Once you have the Alluxio application running, you can access the web UI at master_hostname:19999. To test IO functionality, configure alluxio.master.hostname=master_hostname in conf/alluxio-site.properties and run

  1. ${ALLUXIO_HOME}/bin/alluxio runTests

Configuration

To customize Alluxio master and worker with specific properties (e.g., tiered storage setup on each worker), see Configuration settings. To ensure your configuration can be read by both the ApplicationMaster and Alluxio master/workers, put alluxio-site.properties in /etc/alluxio/alluxio-site.properties.

Troubleshooting

If Alluxio doesn’t come up after running alluxio-yarn.sh, check the YARN application logs to see what happened. Some common issues to look out for:

  • Not enough memory/cpu: Make sure you have enough YARN capacity to run the Alluxio master and all workers. The CPU requirements are configured by alluxio.integration.master.resource.cpu and alluxio.integration.worker.resource.cpu (both 1 by default). Memory requirements are configured by alluxio.integration.master.resource.mem and alluxio.integration.worker.resource.mem, both 1024MB by default. Alluxio will avoid placing multiple workers on the same node.
  • Hostname mismatch: The hostname you specify for the Alluxio master must exactly match the hostname used by YARN for one of the hosts in the cluster. If you pass an IP address but YARN is using hostnames, the master cannot be started.

The Alluxio user mailing list is a good resource for getting help if the log messages are insufficient.
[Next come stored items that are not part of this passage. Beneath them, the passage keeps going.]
$ cat src/design/rsc_pkg.sv
/*
 Shared constants for the relay switch channel control core: channel count,
 serial frame layout, command addresses, reset values, timing and modes.
 Assumes a single 40 MHz core clock.
*/
package rsc_pkg;

  localparam int NUM_CH = 8;
  localparam int FRAME_BITS = 16;
  localparam int CLK_FREQ_MHZ = 40;
  localparam int SCLK_MAX_MHZ = 5;

  // Limp-home restart time in microseconds and its length in core cycles
  localparam int RETRY_TIME_US = 1000;
  localparam int RETRY_CYCLES_DEF = RETRY_TIME_US * CLK_FREQ_MHZ;
  localparam int RETRY_W = 20;

  // Frame fields
  localparam int WR_BIT = 15;
  localparam int ADDR_MSB = 14;
  localparam int ADDR_LSB = 12;
  localparam int DATA_MSB = 7;
  localparam logic [3:0] CNT_LAST = 4'hF;
  localparam logic [3:0] CNT_ZERO = 4'h0;

  // Command addresses
  localparam logic [2:0] ADR_CTRL = 3'h0;
  localparam logic [2:0] ADR_MAP0 = 3'h1;
  localparam logic [2:0] ADR_MAP1 = 3'h2;
  localparam logic [2:0] ADR_OLSRC = 3'h3;
  localparam logic [2:0] ADR_OVL_CLR = 3'h4;
  localparam logic [2:0] ADR_DIAG_CLR = 3'h5;
  localparam logic [2:0] ADR_DIAG = 3'h6;

  // Reset values
  localparam logic [7:0] CTRL_RST = 8'h00;
  localparam logic [7:0] MAP0_RST = 8'h04;
  localparam logic [7:0] MAP1_RST = 8'h08;
  localparam logic [7:0] OLSRC_RST = 8'h00;
  localparam logic [7:0] BYTE_ZERO = 8'h00;
  localparam logic [15:0] RESP_RST = 16'h0000;
  localparam logic [15:0] RESP_ERR = 16'hFFFF;

  // Fixed limp-home routing
  localparam int LIMP_IN0_CH = 2;
  localparam int LIMP_IN1_CH = 3;

  // Synchroniser vector layout
  localparam int SYNC_W = 23;
  localparam logic [22:0] SYNC_RST = 23'h44_0000;
  localparam int SY_CSN = 22;
  localparam int SY_SCLK = 21;
  localparam int SY_SI = 20;
  localparam int SY_IDLE = 19;
  localparam int SY_VDD = 18;
  localparam int SY_IN0 = 17;
  localparam int SY_IN1 = 16;
  localparam int SY_OVL_MSB = 15;
  localparam int SY_OVL_LSB = 8;
  localparam int SY_OSM_MSB = 7;
  localparam int SY_OSM_LSB = 0;

  typedef enum logic [1:0] {
    MODE_NORMAL = 2'b00,
    MODE_LIMP = 2'b01,
    MODE_IDLE = 2'b11
  } rsc_mode_type;

endpackage

$ cat src/design/rsc_sync3.sv
/*
 Three-stage input synchroniser with agreement filter.
 Assumes asynchronous inputs; output moves once stages two and three agree.
*/
`timescale 1ns/100ps
`default_nettype none
module rsc_sync3 #(
  parameter int WIDTH = 1,
  parameter logic [WIDTH-1:0] RST_VAL = '0
) (
  input wire logic core_clk,
  input wire logic resetn,
  input wire logic [WIDTH-1:0] raw,
  output logic [WIDTH-1:0] filt_q
);

  logic [WIDTH-1:0] s1_q;
  logic [WIDTH-1:0] s2_q;
  logic [WIDTH-1:0] s3_q;

  always_ff @(posedge core_clk or negedge resetn) begin
    if (!resetn) begin
      s1_q <= RST_VAL;
      s2_q <= RST_VAL;
      s3_q <= RST_VAL;
    end else begin
      s1_q <= raw;
      s2_q <= s1_q;
      s3_q <= s2_q;
    end
  end

  // Per bit: take the new level only when the two later stages agree
  always_ff @(posedge core_clk or negedge resetn) begin
    if (!resetn) begin
      filt_q <= RST_VAL;
    end else begin
      filt_q <= (filt_q & (s2_q ^ s3_q)) | (s3_q & ~(s2_q ^ s3_q));
    end
  end

endmodule
`default_nettype wire

$ cat src/design/rsc_core.sv
/*
 Channel control core of an eight-channel high-side switch: 16-bit serial
 slave with daisy-chain pass-through, input mapping, limp-home routing,
 overload latch-off with restart, open-load source enable and diagnosis.
 Assumes all pins are asynchronous to core_clk and the serial clock stays
 well below a quarter of core_clk.
*/
`timescale 1ns/100ps
`default_nettype none
// How it works
// - Serial output enable is low whenever chip select is high.
// - Chip select low selects; a high or pulled-up line means deselected.
// - Default and limp-home: input zero drives channel 2.
// - Default and limp-home: input one drives channel 3.
// - Limp-home ignores programmed mapping and uses the fixed routing.
// - Limp-home with idle low works without the digital supply.
// - In normal mode software maps each input to any set of channels.
// - Overload switches a channel off and latches it until software clears.
// - In limp-home a latched channel with input high restarts after retry time.
// - Sixteen-bit frames control channels and read back diagnosis.
// - Shifted data passes through for daisy chains, also with 8-bit parts.
// - Serial access works only while the digital supply is present.
// - Software enables the per-channel open-load test source while off.
// - Overload and open-load findings are latched and readable.
module rsc_core
  import rsc_pkg::*;
#(
  parameter int RETRY_CYCLES = RETRY_CYCLES_DEF
) (
  input wire logic core_clk,
  input wire logic resetn,
  input wire logic chip_select_low_n,
  input wire logic serial_clk,
  input wire logic serial_in,
  output logic serial_out,
  output logic serial_out_oe,
  input wire logic idle_mode_req,
  input wire logic digital_supply_ok,
  input wire logic direct_input_zero,
  input wire logic direct_input_one,
  input wire logic [NUM_CH-1:0] overload_det,
  input wire logic [NUM_CH-1:0] output_monitor_status_bits,
  output logic [NUM_CH-1:0] channel_on,
  output logic [NUM_CH-1:0] open_load_test_source,
  output logic idle_mode,
  output logic limp_home
);

  ////////////////////////////////////////////////////////////////////////////
  logic [SYNC_W-1:0] raw_vec;
  logic [SYNC_W-1:0] syn_vec;
  logic csn_s, sclk_s, si_s, idle_s, vdd_s, in0_s, in1_s;
  logic [NUM_CH-1:0] ovl_s;
  logic [NUM_CH-1:0] osm_s;

  assign raw_vec = {chip_select_low_n, serial_clk, serial_in, idle_mode_req,
                    digital_supply_ok, direct_input_zero, direct_input_one,
                    overload_det, output_monitor_status_bits};

  rsc_sync3 #(.WIDTH(SYNC_W), .RST_VAL(SYNC_RST)) u_sync (
    .core_clk(core_clk),
    .resetn(resetn),
    .raw(raw_vec),
    .filt_q(syn_vec)
  );

  assign csn_s = syn_vec[SY_CSN];
  assign sclk_s = syn_vec[SY_SCLK];
  assign si_s = syn_vec[SY_SI];
  assign idle_s = syn_vec[SY_IDLE];
  assign vdd_s = syn_vec[SY_VDD];
  assign in0_s = syn_vec[SY_IN0];
  assign in1_s = syn_vec[SY_IN1];
  assign ovl_s = syn_vec[SY_OVL_MSB:SY_OVL_LSB];
  assign osm_s = syn_vec[SY_OSM_MSB:SY_OSM_LSB];

  ////////////////////////////////////////////////////////////////////////////
  // Serial slave
  logic sel, sel_q, sclk_q, sclk_rise, sclk_fall;
  logic [FRAME_BITS-1:0] shift_q;
  logic [FRAME_BITS-1:0] resp_q;
  logic [3:0] bit_cnt_q;
  logic full_q, so_q;
  logic frame_end, frame_ok;

  assign sel = ~csn_s & vdd_s;
  assign sclk_rise = sclk_s & ~sclk_q;
  assign sclk_fall = ~sclk_s & sclk_q;
  assign frame_end = sel_q & ~sel;
  // Chains with 8-bit parts end on any byte boundary after the first full word
  assign frame_ok = frame_end & vdd_s & full_q & (bit_cnt_q[2:0] == CNT_ZERO[2:0]);

  always_ff @(posedge core_clk or negedge resetn) begin
    if (!resetn) begin
      sel_q <= 1'b0;
      sclk_q <= 1'b0;
    end else begin
      sel_q <= sel;
      sclk_q <= sclk_s;
    end
  end

  always_ff @(posedge core_clk or negedge resetn) begin
    if (!resetn) begin
      shift_q <= RESP_RST;
      bit_cnt_q <= CNT_ZERO;
      full_q <= 1'b0;
      so_q <= 1'b0;
    end else if (sel && !sel_q) begin
      shift_q <= resp_q;
      bit_cnt_q <= CNT_ZERO;
      full_q <= 1'b0;
      so_q <= resp_q[FRAME_BITS-1];
    end else if (sel && sclk_rise) begin
      // Oldest bit leaves at the top, so data passes on down the chain
      shift_q <= {shift_q[FRAME_BITS-2:0], si_s};
      bit_cnt_q <= bit_cnt_q + 4'h1;
      if (bit_cnt_q == CNT_LAST) begin
        full_q <= 1'b1;
      end
    end else if (sel && sclk_fall) begin
      so_q <= shift_q[FRAME_BITS-1];
    end
  end

  assign serial_out = so_q;
  assign serial_out_oe = sel_q;

  ////////////////////////////////////////////////////////////////////////////
  // Command decode
  logic wr;
  logic [2:0] addr;
  logic [7:0] data;
  logic [7:0] ctrl_q, map0_q, map1_q, olsrc_q;
  logic [NUM_CH-1:0] ovl_latch_q, ol_latch_q, retry_clr;
  logic [NUM_CH-1:0] ovl_clr_mask, diag_clr_mask;

  assign wr = frame_ok & shift_q[WR_BIT];
  assign addr = shift_q[ADDR_MSB:ADDR_LSB];
  assign data = shift_q[DATA_MSB:0];
  assign ovl_clr_mask = (wr && addr == ADR_OVL_CLR) ? data : BYTE_ZERO;
  assign diag_clr_mask = (wr && addr == ADR_DIAG_CLR) ? data : BYTE_ZERO;

  always_ff @(posedge core_clk or negedge resetn) begin
    if (!resetn) begin
      ctrl_q <= CTRL_RST;
      map0_q <= MAP0_RST;
      map1_q <= MAP1_RST;
      olsrc_q <= OLSRC_RST;
    end else if (wr) begin
      unique case (addr)
        ADR_CTRL: ctrl_q <= data;
        ADR_MAP0: map0_q <= data;
        ADR_MAP1: map1_q <= data;
        ADR_OLSRC: olsrc_q <= data;
        default: ;
      endcase
    end
  end

  function automatic logic [15:0] read_word(input logic [2:0] a,
      input logic [7:0] c, input logic [7:0] m0, input logic [7:0] m1,
      input logic [7:0] os, input logic [7:0] ov, input logic [7:0] ol);
    logic [15:0] r;
    r = {BYTE_ZERO, BYTE_ZERO};
    unique case (a)
      ADR_CTRL: r = {BYTE_ZERO, c};
      ADR_MAP0: r = {BYTE_ZERO, m0};
      ADR_MAP1: r = {BYTE_ZERO, m1};
      ADR_OLSRC: r = {BYTE_ZERO, os};
      default: r = {ov, ol};
    endcase
    return r;
  endfunction

  // Answer for the next frame: register read, standard diagnosis, or all ones after a bad frame
  always_ff @(posedge core_clk or negedge resetn) begin
    if (!resetn) begin
      resp_q <= RESP_RST;
    end else if (frame_end && !frame_ok) begin
      resp_q <= RESP_ERR;
    end else if (wr) begin
      resp_q <= {ovl_latch_q, ol_latch_q};
    end else if (frame_ok) begin
      resp_q <= read_word(addr, ctrl_q, map0_q, map1_q, olsrc_q,
                          ovl_latch_q, ol_latch_q);
    end
  end

  ////////////////////////////////////////////////////////////////////////////
  // Mode and channel drive
  rsc_mode_type mode_d, mode_q;
  logic [NUM_CH-1:0] map_drv, limp_drv, ch_on_d, ch_on_q, ols_q;

  always_comb begin
    if (idle_s) begin
      mode_d = MODE_IDLE;
    end else if (!vdd_s) begin
      mode_d = MODE_LIMP;
    end else begin
      mode_d = MODE_NORMAL;
    end
  end

  always_ff @(posedge core_clk or negedge resetn) begin
    if (!resetn) begin
      mode_q <= MODE_NORMAL;
    end else begin
      mode_q <= mode_d;
    end
  end

  for (genvar g = 0; g < NUM_CH; g++) begin : g_ch
    assign map_drv[g] = (in0_s & map0_q[g]) | (in1_s & map1_q[g]);
    if (g == LIMP_IN0_CH) begin : g_l0
      assign limp_drv[g] = in0_s;
    end else if (g == LIMP_IN1_CH) begin : g_l1
      assign limp_drv[g] = in1_s;
    end else begin : g_ln
      assign limp_drv[g] = 1'b0;
    end
  end

  always_comb begin
    unique case (mode_q)
      MODE_NORMAL: ch_on_d = (ctrl_q | map_drv) & ~ovl_latch_q;
      MODE_LIMP: ch_on_d = limp_drv & ~ovl_latch_q;
      MODE_IDLE: ch_on_d = BYTE_ZERO;
      default: ch_on_d = BYTE_ZERO;
    endcase
  end

  always_ff @(posedge core_clk or negedge resetn) begin
    if (!resetn) begin
      ch_on_q <= BYTE_ZERO;
      ols_q <= BYTE_ZERO;
    end else begin
      ch_on_q <= ch_on_d;
      ols_q <= olsrc_q & ~ch_on_d;
    end
  end

  assign channel_on = ch_on_q;
  assign open_load_test_source = ols_q;
  assign idle_mode = (mode_q == MODE_IDLE);
  assign limp_home = (mode_q == MODE_LIMP);

  ////////////////////////////////////////////////////////////////////////////
  // Overload latch, limp-home restart, open-load latch
  logic [RETRY_W-1:0] retry_cnt_q;
  logic [NUM_CH-1:0] retry_pend;
  logic retry_done;

  assign retry_pend = (mode_q == MODE_LIMP) ? (ovl_latch_q & limp_drv) : BYTE_ZERO;
  assign retry_done = (retry_cnt_q == RETRY_W'(RETRY_CYCLES - 1));
  assign retry_clr = retry_done ? retry_pend : BYTE_ZERO;

  always_ff @(posedge core_clk or negedge resetn) begin
    if (!resetn) begin
      retry_cnt_q <= '0;
    end else if (retry_pend == BYTE_ZERO || retry_done) begin
      retry_cnt_q <= '0;
    end else begin
      retry_cnt_q <= retry_cnt_q + 1'b1;
    end
  end

  // A new event wins over a clear in the same cycle
  always_ff @(posedge core_clk or negedge resetn) begin
    if (!resetn) begin
      ovl_latch_q <= BYTE_ZERO;
    end else begin
      ovl_latch_q <= (ovl_latch_q & ~(ovl_clr_mask | retry_clr))
                     | (ovl_s & ch_on_q);
    end
  end

  always_ff @(posedge core_clk or negedge resetn) begin
    if (!resetn) begin
      ol_latch_q <= BYTE_ZERO;
    end else begin
      ol_latch_q <= (ol_latch_q & ~diag_clr_mask)
                    | (osm_s & ols_q & ~ch_on_q);
    end
  end
endmodule
`default_nettype wire

$ cat config.mk
export PLATFORM = sky130hd
export DESIGN_NAME = rsc_core
export DESIGN_NICKNAME = d
export VERILOG_FILES = /design/src/design/rsc_pkg.sv /design/src/design/rsc_sync3.sv /design/src/design/rsc_core.sv
export SDC_FILE = /design/constraint.sdc
export NUM_CORES = 1
export LEC_CHECK = 0
export BUFFER_PORTS_ARGS = -buffer_cell sky130_fd_sc_hd__buf_2
export CAP_MARGIN = 20
export CORE_MARGIN = 2
export CORE_UTILIZATION = 50
export DETAILED_ROUTE_END_ITERATION = 10
export GPL_ROUTABILITY_DRIVEN = 0
export HOLD_SLACK_MARGIN = 0.06
export PLACE_DENSITY = 0.82
export SYNTH_ARGS = -nofsm -noshare
export SYNTH_HDL_FRONTEND = slang
export SYNTH_SLANG_ARGS = --single-unit
export TNS_END_PERCENT = 50
$ cat constraint.sdc
create_clock -name core_clk -period 1.9 [get_ports core_clk]
set_input_delay 0.475 -clock core_clk [delete_from_list [all_inputs] [get_ports core_clk]]
set_output_delay 0.475 -clock core_clk [all_outputs]
set_load 0.005 [all_outputs]
==> impl_results.md <==
- Crit path launch: bit_cnt_q[0]$_DFFE_PN0P_
- Initial core utilization: between 50% and 60%
- Post-DR wirelength/cell: between 15 and 20 um
- Syn_nets: about 630
- Post-Syn Instances: approximately 600
- Fin worst setup slack: -0.0637 ns
- Gr ovfl total: 0
- Worst Reg-to-Reg Cells: 7
- # nets final: 729
- Synth top area share: between 60% and 70%
- Slowest Stage Delay on Critical Path: ~0.42 ns
- Vias/cell: ~5.7
- Slowest stage cell, crit path: or3b_4
- Inst Count DP: roughly 900
- Crit Path Category: reg2reg
- Yosys warns: 0
- Violated checks: negative setup slack
- Die ar.: between 15000 and 20000 um^2
- Total GRT Usage: 21.9%
- Die height: 131 um
- HP Class: in2reg
- Crit path buffers/inverters: 2
- First-pass GRT wire length: roughly 29 mm
- Buffers on Ports: 44
- RSZ-0062 raised after global routing: yes
- Final Critical Period: between 1.5 and 2 ns
- Least-Margin Pin Slew: between 0.4 and 0.5 ns
- Max Slew Vio Count: 0
- Vias in the first global route: between 5000 and 6000
- Clock Sinks: approximately 220
- Core outline area: roughly 16000 um^2
- Inserted Clock Buffers: 21
- Top cell type by total area after synthesis: dfrtp_1
- Iter 0 DRT Violations: between 500 and 600
- Dpl ws: -0.149 ns
- Root buffer cell: clkbuf_16
- Netlist cell types: between 40 and 50
- Ratio of cells with drive above 1 in the final layout: 26.3%
- Largest buffer count on any clock path: 3
- Status: finished, violations left
- Post-layout util: about three fifths
- I/O pin cnt: 45
- Max-slew headroom: roughly two thirds
- Cell Area, Synth: 8050 um^2
- Pin count of the biggest net entering global routing: between 50 and 60
- Layout Cells excl Fill: just over 900
- Final hold vios: 0
- Initial antenna violation count: 0
- Leakage Power: roughly 0.0043 uW
- R2R Path Start: bit_cnt_q[0]$_DFFE_PN0P_
- Antenna cells: 0
- Delay-heaviest family, CP: simple AND/OR/NAND/NOR gates
- Maximum VDD drop: between 600 and 700 uV
- Residual DRC: 0
- DRT antenna net count: 0
- Post-Route WL: around 18 mm
- Final setup fails: 17
- Via count: between 5000 and 6000
- CTS tree: yes
- Critical Path Sink Type: flop
- Critical Path Start Type: flop
- Worst-path maximum fanout: 8
- Asr flop ratio synth: 100%
- Reg clk slew, reported paths: roughly 0.070 ns
- CP required: 2.28 ns
- Sequential element share of the synthesized area: between 60 and 70%
- Cell chain of the critical path: inv_2 -> ha_4 -> nand4b_4 -> or3b_4 -> nor3b_4 -> buf_12 -> mux2_4
- Max-cap viol count: 0
- Largest cells by area after synthesis: dfrtp_1 (65%), mux2_2 (4.5%), nand2_1 (4.1%)
- Num rows: 46
- Tot Pwr: between 10000 and 15000 uW
- H-tree depth: 1
- Most frequent cells in the layout: dfrtp_1 (208), nand2_1 (87), buf_2 (43)
- Die W: about 130 um
- Synthesis-stage register bit count: roughly 220
- Critical Path AT: 2.34 ns
- Detailed Place HPWL: 11.3 mm
- Area delta synth->final: 20.6%
- Fmax: between 500 and 600 MHz
- Fillers: 1132
- Predominant post-synthesis flop cell: dfrtp_1
- Post-Syn Area per Cell: 13.3 um^2
- Power Dens Cells: between 1000 and 1500 nW/um^2
- Crit path depth: 7
- R2R Path End: map1_q[1]$_DFFE_PN0P_
- Clk_lat worst skew: ~0.5 ns
- Setup crit end: map1_q[1]$_DFFE_PN0P_
- Reg2Reg Setup Slack: -0.06 ns
- EDFF count, synth: 0
- Pre-antenna DRT Iters: 5
- Fin crit share: 103%
- Clock skew: around 0.010 ns
- Commonest non-fill, non-tap cell in the layout: dfrtp_1
-- worst register-to-register path: stages (launching register included) --
cell and delay [ns]:
dfrtp_1 0.40, inv_2 0.09, ha_4 0.14, nand4b_4 0.10
or3b_4 0.42, nor3b_4 0.23, buf_12 0.17, mux2_4 0.30
-- power breakdown --
part	internal (uW)	switching (uW)	total [uW]
Sequential	4950	340	5290
Combinational	472	624	1100
Clock	2440	1650	4090
-- per-stage QoR --
| step | TNS (ns) | instance area, um^2 | hold slack, ns |
|---|---|---|---|
| 2_1_floorplan | -2.96 | 8050 | 0.179 |
| 3_3_place_gp | -1.10 | 8910 | 0.332 |
| 3_5_place_dp | -2.68 | 8910 | 0.336 |
| 4_1_cts | -0.915 | 9650 | 0.0703 |
| 5_1_grt | -1.72 | 9700 | 0.0698 |
| 6_report | -0.551 | 9700 | 0.0788 |
-- cells in the mapped netlist (3+ instances only) --
library cell / count
a22oi_1: 17
nand3_1: 6
a22o_1: 7
xnor2_1: 13
ha_1: 3
inv_1: 9
nand2b_1: 3
o21ai_0: 8
a21oi_1: 13
a221oi_1: 6
dfstp_2: 10
nor2_1: 42
a31oi_1: 8
xor2_1: 4
and3_1: 4
nor3_1: 10
and2_1: 4
buf_2: 4
clkbuf_1: 13
dfrtp_1: 208
nand2_1: 87
or2_2: 3
o2bb2ai_1: 8
nand4_1: 7
mux4_2: 8
mux2_2: 32
nor4_1: 7
maj3_1: 23
nor2b_1: 11
-- worst min path at each step --
stage	from	end	cells past startpoint
6_report	digital_supply_ok	u_sync.s1_q[18]$_DFF_PN1_	1
5_1_grt	digital_supply_ok	u_sync.s1_q[18]$_DFF_PN1_	1
4_1_cts	digital_supply_ok	u_sync.s1_q[18]$_DFF_PN1_	1
3_5_place_dp	u_sync.s1_q[11]$_DFF_PN0_	u_sync.s2_q[11]$_DFF_PN0_	0
3_3_place_gp	u_sync.s1_q[20]$_DFF_PN0_	u_sync.s2_q[20]$_DFF_PN0_	0
2_1_floorplan	resetn	asynchronous set/reset pin	0
-- cell families after synthesis --
family                   count (synthesis)  share of synthesized area [%]
flip-flops                             218                           67.9
adder cells (fa/ha/maj)                 26                           3.33
buffers and inverters                   27                           1.37
XOR/XNOR                                17                           1.85
AO/OA/AOI/OAI                           76                           6.76
multiplexers                            40                           6.72
AND/OR/NAND/NOR                        200                           12.0
-- final cells by class --
cell class / count / area, um^2 / share of cell area (%)
multi-input combinational: 359 / 2570 / 26.5
timing repair buffer: 92 / 693 / 7.14
inverter: 9 / 33.8 / 0.348
clock buffer: 33 / 601 / 6.19
clock inverter: 4 / 70.1 / 0.722
tap: 216 / 270 / 2.79
sequential: 218 / 5470 / 56.4
-- layer usage --
metal  vias to the layer above  track usage, %  routed length (um)
li1                       2315               -                   -
met1                      2734            28.1                7060
met2                       222            37.0                9140
met3                        68            3.58                1190
met4                         0            9.64                 646
met5                         -               0                   0
-- what timing repair did --
action | 4_1_cts | 5_1_grt
setup buffers | 0 | 2
resized for setup | 14 | 6
endpoints found under the setup margin | 45 | 46
pin swaps | 1 | 2
hold buffers | 1 | 0
hold endpoints to repair | 40 | 0
Note: power is estimated with default switching activity, not from simulation.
Configure yarn.application.classpath

To enable your YARN applications to communicate with Alluxio servers, add the Alluxio client jar to each YARN node, either by adding it to a directory on your yarn.application.classpath, or updating the classpath to include the client jar. For example,

  1. <property>
  2. <name>yarn.application.classpath</name>
  3. <value>$HADOOP_CONF_DIR,
  4. $HADOOP_COMMON_HOME/share/hadoop/common/*,
  5. $HADOOP_COMMON_HOME/share/hadoop/common/lib/*,
  6. $HADOOP_HDFS_HOME/share/hadoop/hdfs/*,
  7. $HADOOP_HDFS_HOME/share/hadoop/hdfs/lib/*,
  8. $HADOOP_YARN_HOME/share/hadoop/yarn/*,
  9. $HADOOP_YARN_HOME/share/hadoop/yarn/lib/*,
  10. $ALLUXIO_HOME/client/*
  11. </value>
  12. </property>

Make sure to replace $ALLUXIO_HOME with the path of your Alluxio installation.